From Googling the subject, it seems that studies show little or no causal link between the playing of violent games and aggressive behavior. But I am curious about whether or not anyone has studied individual cases of extreme violence (as in mass slaughter cases), particularly where the perpetrator is of an age or group where the playing of video games is common. Does the experience of getting a buzz out of wasting multiple persons during video game play have an impact on a person when they are at a low in their lives, seeking a way out, fantasizing about another way to live or to ‘go out on a high?’

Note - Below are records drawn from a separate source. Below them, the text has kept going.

## config.mk

```make
export PLATFORM = sky130hd
export DESIGN_NAME = md_unit
export DESIGN_NICKNAME = d
export VERILOG_FILES = /design/src/rtl/md_unit.sv
export SDC_FILE = /design/constraint.sdc
export NUM_CORES = 1
export LEC_CHECK = 0
export CORE_AREA = 2 2 200 202
export CTS_CLUSTER_SIZE = 24
export DETAILED_ROUTE_END_ITERATION = 8
export DIE_AREA = 0 0 202 204
export GPL_TIMING_DRIVEN = 0
export PLACE_DENSITY = 0.78
export SLEW_MARGIN = 20
export SYNTH_ARGS = -nofsm -noshare
export SYNTH_HDL_FRONTEND = slang
export SYNTH_SLANG_ARGS = --single-unit
```

## constraint.sdc

```tcl
create_clock -name clk -period 8.92 [get_ports clk]
set_clock_uncertainty 0.1 [all_clocks]
set_input_delay 1.338 -clock clk [delete_from_list [all_inputs] [get_ports clk]]
set_output_delay 1.338 -clock clk [all_outputs]
set_load 0.1 [all_outputs]
```
$ cat src/rtl/telemetry_fifo_writer_if.sv
// Data and CSR ports of the FPGA-to-HPS FIFO as seen by the frame writer.
interface telemetry_fifo_writer_if;

    logic [31:0] fifo_writedata;
    logic        fifo_write;
    logic [2:0]  fifo_csr_address;
    logic        fifo_csr_read;
    logic [31:0] fifo_csr_readdata;
    logic        fifo_csr_write;
    logic [31:0] fifo_csr_writedata;

    modport master (
        output fifo_writedata, fifo_write,
        output fifo_csr_address, fifo_csr_read, fifo_csr_write, fifo_csr_writedata,
        input  fifo_csr_readdata
    );

    modport slave (
        input  fifo_writedata, fifo_write,
        input  fifo_csr_address, fifo_csr_read, fifo_csr_write, fifo_csr_writedata,
        output fifo_csr_readdata
    );

endinterface

$ cat src/rtl/telemetry_checksum16.sv
// Seven-input modulo-2^16 adder producing the frame checksum.
module telemetry_checksum16 (
    input  logic [15:0] in0_i,
    input  logic [15:0] in1_i,
    input  logic [15:0] in2_i,
    input  logic [15:0] in3_i,
    input  logic [15:0] in4_i,
    input  logic [15:0] in5_i,
    input  logic [15:0] in6_i,
    output logic [15:0] sum_o
);

    // Carries out of bit 15 are simply discarded.
    assign sum_o = in0_i + in1_i + in2_i + in3_i + in4_i + in5_i + in6_i;

endmodule

$ cat src/rtl/telemetry_fifo_writer.sv
// Frames telemetry snapshots into four 32-bit words and pushes them into the
// FPGA-to-HPS FIFO after checking its fill level; one trigger can wait as pending.
module telemetry_fifo_writer
    import telemetry_fifo_writer_pkg::*;
#(
    parameter int          FIFO_DEPTH = 256,
    parameter logic [15:0] FRAME_TAG  = FRAME_TAG_DEFAULT
) (
    input  logic                          clk_clk,
    input  logic                          reset_reset,
    input  logic                          enable,
    input  logic                          sample_valid,
    input  logic [15:0]                   temperature,
    input  logic [15:0]                   temperature2,
    input  logic [15:0]                   pw_forward,
    input  logic [15:0]                   pw_reversed,
    input  logic [15:0]                   iteration_number,
    telemetry_fifo_writer_if.master       fifo,
    output logic                          busy,
    output logic [15:0]                   frame_count,
    output logic [15:0]                   drop_count
);

    localparam logic [1:0] LAST_WORD = 2'(FRAME_WORDS - 1);

    state_t      state_q, state_d;
    logic [1:0]  idx_q, idx_d;
    snapshot_t   snap_q, snap_d, pend_snap_q, pend_snap_d, in_snap;
    logic        pending_q, pending_d;
    logic [15:0] seq_q, seq_d, frame_q, frame_d, drop_q, drop_d;
    logic [15:0] chk;
    logic        trig, room_ok, can_start;
    logic [1:0]  drop_inc;
    logic [16:0] drop_sum;

    assign trig    = sample_valid && enable;
    assign in_snap = '{temp: temperature, temp2: temperature2, pw_fwd: pw_forward,
                       pw_rev: pw_reversed, iter: iteration_number};
    // Wide compare so a fill level above FIFO_DEPTH reads as "no room".
    assign room_ok = ({1'b0, fifo.fifo_csr_readdata} + 33'(FRAME_WORDS)) <= 33'(FIFO_DEPTH);

    telemetry_checksum16 u_chk (
        .in0_i (FRAME_TAG),
        .in1_i (seq_q),
        .in2_i (snap_q.temp),
        .in3_i (snap_q.temp2),
        .in4_i (snap_q.pw_fwd),
        .in5_i (snap_q.pw_rev),
        .in6_i (snap_q.iter),
        .sum_o (chk)
    );

    assign fifo.fifo_csr_write     = 1'b0;
    assign fifo.fifo_csr_writedata = '0;
    assign busy        = (state_q != ST_IDLE) || pending_q;
    assign frame_count = frame_q;
    assign drop_count  = drop_q;

    // Next-state, counter updates and FIFO/CSR outputs.
    always_comb begin
        state_d               = state_q;
        idx_d                 = idx_q;
        snap_d                = snap_q;
        pend_snap_d           = pend_snap_q;
        pending_d             = pending_q;
        seq_d                 = seq_q;
        frame_d               = frame_q;
        drop_inc              = '0;
        can_start             = 1'b0;
        fifo.fifo_write       = 1'b0;
        fifo.fifo_writedata   = '0;
        fifo.fifo_csr_read    = 1'b0;
        fifo.fifo_csr_address = '0;

        unique case (state_q)
            ST_IDLE: can_start = 1'b1;
            ST_CSR_RD: begin
                fifo.fifo_csr_read    = 1'b1;
                fifo.fifo_csr_address = CSR_FILL_ADDR;
                state_d               = ST_CSR_WAIT;
            end
            ST_CSR_WAIT: begin
                if (room_ok) begin
                    state_d = ST_WRITE;
                    idx_d   = '0;
                end else begin
                    drop_inc  = drop_inc + 2'd1;
                    state_d   = ST_IDLE;
                    can_start = 1'b1;
                end
            end
            ST_WRITE: begin
                fifo.fifo_write = 1'b1;
                unique case (idx_q)
                    2'd0:    fifo.fifo_writedata = {FRAME_TAG, seq_q};
                    2'd1:    fifo.fifo_writedata = {snap_q.temp, snap_q.temp2};
                    2'd2:    fifo.fifo_writedata = {snap_q.pw_fwd, snap_q.pw_rev};
                    default: fifo.fifo_writedata = {snap_q.iter, chk};
                endcase
                if (idx_q == LAST_WORD) begin
                    seq_d     = seq_q + 16'd1;
                    frame_d   = (frame_q == '1) ? frame_q : frame_q + 16'd1;
                    state_d   = ST_IDLE;
                    can_start = 1'b1;
                end else begin
                    idx_d = idx_q + 2'd1;
                end
            end
            default: state_d = ST_IDLE;
        endcase

        // A trigger on the frame's last cycle starts the next frame directly;
        // that is the same timing as capturing it as pending and promoting it.
        if (can_start && pending_q) begin
            state_d   = ST_CSR_RD;
            snap_d    = pend_snap_q;
            pending_d = 1'b0;
        end
        if (trig) begin
            if (pending_q) begin
                drop_inc = drop_inc + 2'd1;
            end else if (can_start) begin
                state_d = ST_CSR_RD;
                snap_d  = in_snap;
            end else begin
                pending_d   = 1'b1;
                pend_snap_d = in_snap;
            end
        end

        drop_sum = {1'b0, drop_q} + 17'(drop_inc);
        drop_d   = drop_sum[16] ? '1 : drop_sum[15:0];
    end

    // State, snapshot and counter registers.
    always_ff @(posedge clk_clk or posedge reset_reset) begin
        if (reset_reset) begin
            state_q     <= ST_IDLE;
            idx_q       <= '0;
            snap_q      <= '0;
            pend_snap_q <= '0;
            pending_q   <= 1'b0;
            seq_q       <= '0;
            frame_q     <= '0;
            drop_q      <= '0;
        end else begin
            state_q     <= state_d;
            idx_q       <= idx_d;
            snap_q      <= snap_d;
            pend_snap_q <= pend_snap_d;
            pending_q   <= pending_d;
            seq_q       <= seq_d;
            frame_q     <= frame_d;
            drop_q      <= drop_d;
        end
    end

endmodule

$ cat src/flat_wrapper.sv
// flat-port wrapper written by rule: the top's interface ports become plain ports
module telemetry_fifo_writer_flat import telemetry_fifo_writer_pkg::*;
#(
    parameter int          FIFO_DEPTH = 256,
    parameter logic [15:0] FRAME_TAG  = FRAME_TAG_DEFAULT
)
  (clk_clk, reset_reset, enable, sample_valid, temperature, temperature2, pw_forward, pw_reversed, iteration_number, busy, frame_count, drop_count, fifo_fifo_writedata, fifo_fifo_write, fifo_fifo_csr_address, fifo_fifo_csr_read, fifo_fifo_csr_write, fifo_fifo_csr_writedata, fifo_fifo_csr_readdata);
  telemetry_fifo_writer_if fifo_i ();
  input  logic clk_clk;
  input  logic reset_reset;
  input  logic enable;
  input  logic sample_valid;
  input  logic [15:0] temperature;
  input  logic [15:0] temperature2;
  input  logic [15:0] pw_forward;
  input  logic [15:0] pw_reversed;
  input  logic [15:0] iteration_number;
  output logic busy;
  output logic [15:0] frame_count;
  output logic [15:0] drop_count;
  output wire logic [$bits(fifo_i.fifo_writedata)-1:0] fifo_fifo_writedata;
  output wire logic [$bits(fifo_i.fifo_write)-1:0] fifo_fifo_write;
  output wire logic [$bits(fifo_i.fifo_csr_address)-1:0] fifo_fifo_csr_address;
  output wire logic [$bits(fifo_i.fifo_csr_read)-1:0] fifo_fifo_csr_read;
  output wire logic [$bits(fifo_i.fifo_csr_write)-1:0] fifo_fifo_csr_write;
  output wire logic [$bits(fifo_i.fifo_csr_writedata)-1:0] fifo_fifo_csr_writedata;
  input wire logic [$bits(fifo_i.fifo_csr_readdata)-1:0] fifo_fifo_csr_readdata;
  assign fifo_fifo_writedata = fifo_i.fifo_writedata;
  assign fifo_fifo_write = fifo_i.fifo_write;
  assign fifo_fifo_csr_address = fifo_i.fifo_csr_address;
  assign fifo_fifo_csr_read = fifo_i.fifo_csr_read;
  assign fifo_fifo_csr_write = fifo_i.fifo_csr_write;
  assign fifo_fifo_csr_writedata = fifo_i.fifo_csr_writedata;
  assign fifo_i.fifo_csr_readdata = fifo_fifo_csr_readdata;
  telemetry_fifo_writer #(.FIFO_DEPTH(FIFO_DEPTH), .FRAME_TAG(FRAME_TAG)) u_core (.clk_clk(clk_clk), .reset_reset(reset_reset), .enable(enable), .sample_valid(sample_valid), .temperature(temperature), .temperature2(temperature2), .pw_forward(pw_forward), .pw_reversed(pw_reversed), .iteration_number(iteration_number), .fifo(fifo_i), .busy(busy), .frame_count(frame_count), .drop_count(drop_count));
endmodule
==> src/rtl/call_stack_pkg.sv <==
//------------------------------------------------------------------------------
// call_stack_pkg : bit indices and operation encoding for the return-address stack
// Revision: 1.0
//------------------------------------------------------------------------------
`default_nettype none

package call_stack_pkg;

  localparam int STK_PUSH  = 1;
  localparam int STK_POP   = 0;
  localparam int STK_FULL  = 1;
  localparam int STK_EMPTY = 0;

  typedef enum logic [1:0] {
    OP_HOLD    = 2'b00,
    OP_POP     = 2'b01,
    OP_PUSH    = 2'b10,
    OP_REPLACE = 2'b11
  } stack_op_e;

endpackage

`default_nettype wire

==> src/rtl/call_stack_stack_mem.sv <==
//------------------------------------------------------------------------------
// stack_mem : DEPTH x ADDR_WIDTH register file, one sync write, one async read
// Revision: 1.0
//------------------------------------------------------------------------------
`default_nettype none

module stack_mem #(
  parameter int ADDR_WIDTH = 8,
  parameter int DEPTH      = 8,
  parameter int IDX_WIDTH  = $clog2(DEPTH)
) (
  input  logic                  clk,
  input  logic                  i_we,
  input  logic [IDX_WIDTH-1:0]  i_waddr,
  input  logic [ADDR_WIDTH-1:0] i_wdata,
  input  logic [IDX_WIDTH-1:0]  i_raddr,
  output logic [ADDR_WIDTH-1:0] o_rdata
);

  logic [ADDR_WIDTH-1:0] r_mem [DEPTH];

  // Contents are qualified by the stack pointer, so no reset is needed here.
  always_ff @(posedge clk) begin
    if (i_we) begin
      r_mem[i_waddr] <= i_wdata;
    end
  end

  assign o_rdata = r_mem[i_raddr];

endmodule

`default_nettype wire

==> src/rtl/call_stack.sv <==
//------------------------------------------------------------------------------
// call_stack : return-address LIFO between the decoder and the PC mux
// Revision: 1.0
//------------------------------------------------------------------------------
`default_nettype none

module call_stack
  import call_stack_pkg::*;
#(
  parameter  int ADDR_WIDTH = 8,
  parameter  int DEPTH      = 8,
  localparam int SP_WIDTH   = $clog2(DEPTH + 1)
) (
  input  logic                  clk,
  input  logic                  rst,
  input  logic [1:0]            stack_control,
  input  logic [ADDR_WIDTH-1:0] push_addr,
  output logic [1:0]            stack_flags,
  output logic [ADDR_WIDTH-1:0] top_addr,
  output logic [SP_WIDTH-1:0]   level,
  output logic                  overflow,
  output logic                  underflow,
  input  logic                  clr_err
);

  localparam int IDX_WIDTH = $clog2(DEPTH);

  logic [SP_WIDTH-1:0]   r_sp;
  logic                  r_overflow;
  logic                  r_underflow;

  stack_op_e             w_op;
  logic                  w_full;
  logic                  w_empty;
  logic [IDX_WIDTH-1:0]  w_top_idx;
  logic [ADDR_WIDTH-1:0] w_rdata;
  logic                  w_we;
  logic [IDX_WIDTH-1:0]  w_waddr;
  logic [SP_WIDTH-1:0]   w_sp_next;
  logic                  w_ovf_set;
  logic                  w_unf_set;

  assign w_op      = stack_op_e'({stack_control[STK_PUSH], stack_control[STK_POP]});
  assign w_full    = (r_sp == SP_WIDTH'(DEPTH));
  assign w_empty   = (r_sp == '0);
  assign w_top_idx = IDX_WIDTH'(r_sp - SP_WIDTH'(1));

  always_comb begin
    w_we      = 1'b0;
    w_waddr   = IDX_WIDTH'(r_sp);
    w_sp_next = r_sp;
    w_ovf_set = 1'b0;
    w_unf_set = 1'b0;
    case (w_op)
      OP_PUSH: begin
        if (!w_full) begin
          w_we      = 1'b1;
          w_sp_next = r_sp + SP_WIDTH'(1);
        end else begin
          w_ovf_set = 1'b1;
        end
      end
      OP_POP: begin
        if (!w_empty) begin
          w_sp_next = r_sp - SP_WIDTH'(1);
        end else begin
          w_unf_set = 1'b1;
        end
      end
      OP_REPLACE: begin
        // On an empty stack a replace degenerates to a plain push.
        w_we = 1'b1;
        if (w_empty) begin
          w_sp_next = SP_WIDTH'(1);
        end else begin
          w_waddr = w_top_idx;
        end
      end
      default: begin
      end
    endcase
  end

  always_ff @(posedge clk or posedge rst) begin
    if (rst) begin
      r_sp        <= '0;
      r_overflow  <= 1'b0;
      r_underflow <= 1'b0;
    end else begin
      r_sp <= w_sp_next;
      // A new error event outranks a same-cycle clear.
      if (w_ovf_set) begin
        r_overflow <= 1'b1;
      end else if (clr_err) begin
        r_overflow <= 1'b0;
      end
      if (w_unf_set) begin
        r_underflow <= 1'b1;
      end else if (clr_err) begin
        r_underflow <= 1'b0;
      end
    end
  end

  stack_mem #(
    .ADDR_WIDTH (ADDR_WIDTH),
    .DEPTH      (DEPTH),
    .IDX_WIDTH  (IDX_WIDTH)
  ) u_stack_mem (
    .clk     (clk),
    .i_we    (w_we & ~rst),
    .i_waddr (w_waddr),
    .i_wdata (push_addr),
    .i_raddr (w_top_idx),
    .o_rdata (w_rdata)
  );

  assign stack_flags[STK_FULL]  = w_full;
  assign stack_flags[STK_EMPTY] = w_empty;
  assign top_addr               = w_empty ? '0 : w_rdata;
  assign level                  = r_sp;
  assign overflow               = r_overflow;
  assign underflow              = r_underflow;

endmodule

`default_nettype wire
### config.mk
export PLATFORM = sky130hd
export DESIGN_NAME = nand_bank_power_monitor
export DESIGN_NICKNAME = d
export VERILOG_FILES = /design/src/rtl/nand_bank_power_monitor.sv
export SDC_FILE = /design/constraint.sdc
export NUM_CORES = 1
export LEC_CHECK = 0
export ABC_AREA = 1
export CORE_MARGIN = 3
export CORE_UTILIZATION = 25
export CTS_CLUSTER_SIZE = 16
export DETAILED_ROUTE_END_ITERATION = 6
export PLACE_DENSITY_LB_ADDON = 0.25
export SLEW_MARGIN = 20
export SYNTH_ARGS = -nofsm -noshare
export SYNTH_HDL_FRONTEND = slang
export SYNTH_SLANG_ARGS = --single-unit
### constraint.sdc
create_clock -name clk -period 4.8 [get_ports clk]
set_clock_uncertainty 0.1 [all_clocks]
set_input_delay 0.48 -clock clk [delete_from_list [all_inputs] [get_ports clk]]
set_output_delay 0.48 -clock clk [all_outputs]
set_load 0.02 [all_outputs]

It seems to me that perhaps these games are some kind of a trigger (or a planted seed), albeit for a very small number of individuals with flawed characters. I imagine violent movies would have less impact than games, as they are not as interactive, nor such a long-lasting or intense personal experience. I question whether, as games become more realistic and more pervasive, they may also become more influential. Maybe there are more ticking time bombs out there now than in the past; people who, when their mood darkens, may become more dangerous as a result of their playing violent video games.
I do not have any personal experience of this, but I instinctively feel there is something worrying about the number of young people who become immersed in these games, and apparently become more introverted as a consequence.
Do we know the impact? I’m Curious.
In light of the recent shooting spree in Aurora, Colorado, in which twelve people were killed and 58 wounded, I would imagine that questions such as these are on the minds of many. I think it is human nature to want to find a reason or cause for this type of event; to be able to point to a way that some person, some law, or some system failed. Why would we want to be able to identify a fault or cause? Because then something could be fixed or changed to prevent innocent people from being hurt or killed in the future.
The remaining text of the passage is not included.